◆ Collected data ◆
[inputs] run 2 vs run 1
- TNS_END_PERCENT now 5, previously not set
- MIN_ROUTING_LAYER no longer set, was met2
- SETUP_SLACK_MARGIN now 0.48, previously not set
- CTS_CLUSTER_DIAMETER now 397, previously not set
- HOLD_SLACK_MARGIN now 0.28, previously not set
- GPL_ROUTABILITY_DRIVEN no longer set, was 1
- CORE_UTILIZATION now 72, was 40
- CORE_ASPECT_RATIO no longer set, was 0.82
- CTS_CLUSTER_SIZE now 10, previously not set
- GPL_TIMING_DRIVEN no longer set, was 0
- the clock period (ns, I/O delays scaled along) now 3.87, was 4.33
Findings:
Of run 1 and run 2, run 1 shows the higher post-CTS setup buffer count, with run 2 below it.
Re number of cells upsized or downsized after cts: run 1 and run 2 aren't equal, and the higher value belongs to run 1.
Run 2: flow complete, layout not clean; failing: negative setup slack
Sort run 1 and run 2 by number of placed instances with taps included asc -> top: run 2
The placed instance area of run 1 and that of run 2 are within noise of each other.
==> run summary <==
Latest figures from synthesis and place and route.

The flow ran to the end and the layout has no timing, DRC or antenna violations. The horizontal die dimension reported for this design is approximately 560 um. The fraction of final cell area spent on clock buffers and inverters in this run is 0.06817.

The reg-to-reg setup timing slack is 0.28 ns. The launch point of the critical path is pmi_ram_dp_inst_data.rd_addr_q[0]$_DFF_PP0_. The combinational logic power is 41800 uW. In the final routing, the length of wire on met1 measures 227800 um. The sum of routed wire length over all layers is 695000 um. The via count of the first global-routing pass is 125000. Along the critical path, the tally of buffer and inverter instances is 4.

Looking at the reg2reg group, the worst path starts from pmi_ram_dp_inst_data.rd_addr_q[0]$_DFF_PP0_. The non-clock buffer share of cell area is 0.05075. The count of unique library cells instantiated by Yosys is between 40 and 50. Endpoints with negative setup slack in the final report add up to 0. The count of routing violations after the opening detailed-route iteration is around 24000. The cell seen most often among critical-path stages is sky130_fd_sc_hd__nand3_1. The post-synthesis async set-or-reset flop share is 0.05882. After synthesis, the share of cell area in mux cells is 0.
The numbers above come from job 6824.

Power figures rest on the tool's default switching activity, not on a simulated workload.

◆ Instructions for the task ◆
The answer must restate all of the entries exactly.

◆ Your solution ◆
[inputs] run 2 vs run 1
- TNS_END_PERCENT now 5, previously not set
- MIN_ROUTING_LAYER no longer set, was met2
- SETUP_SLACK_MARGIN now 0.48, previously not set
- CTS_CLUSTER_DIAMETER now 397, previously not set
- HOLD_SLACK_MARGIN now 0.28, previously not set
- GPL_ROUTABILITY_DRIVEN no longer set, was 1
- CORE_UTILIZATION now 72, was 40
- CORE_ASPECT_RATIO no longer set, was 0.82
- CTS_CLUSTER_SIZE now 10, previously not set
- GPL_TIMING_DRIVEN no longer set, was 0
- the clock period (ns, I/O delays scaled along) now 3.87, was 4.33
Findings:
Of run 1 and run 2, run 1 shows the higher post-CTS setup buffer count, with run 2 below it.
Re number of cells upsized or downsized after cts: run 1 and run 2 aren't equal, and the higher value belongs to run 1.
Run 2: flow complete, layout not clean; failing: negative setup slack
Sort run 1 and run 2 by number of placed instances with taps included asc -> top: run 2
The placed instance area of run 1 and that of run 2 are within noise of each other.
==> run summary <==
Latest figures from synthesis and place and route.

The flow ran to the end and the layout has no timing, DRC or antenna violations. The horizontal die dimension reported for this design is approximately 560 um. The fraction of final cell area spent on clock buffers and inverters in this run is 0.06817.

The reg-to-reg setup timing slack is 0.28 ns. The launch point of the critical path is pmi_ram_dp_inst_data.rd_addr_q[0]$_DFF_PP0_. The combinational logic power is 41800 uW. In the final routing, the length of wire on met1 measures 227800 um. The sum of routed wire length over all layers is 695000 um. The via count of the first global-routing pass is 125000. Along the critical path, the tally of buffer and inverter instances is 4.

Looking at the reg2reg group, the worst path starts from pmi_ram_dp_inst_data.rd_addr_q[0]$_DFF_PP0_. The non-clock buffer share of cell area is 0.05075. The count of unique library cells instantiated by Yosys is between 40 and 50. Endpoints with negative setup slack in the final report add up to 0. The count of routing violations after the opening detailed-route iteration is around 24000. The cell seen most often among critical-path stages is sky130_fd_sc_hd__nand3_1. The post-synthesis async set-or-reset flop share is 0.05882. After synthesis, the share of cell area in mux cells is 0.
The numbers above come from job 6824.

Power figures rest on the tool's default switching activity, not on a simulated workload.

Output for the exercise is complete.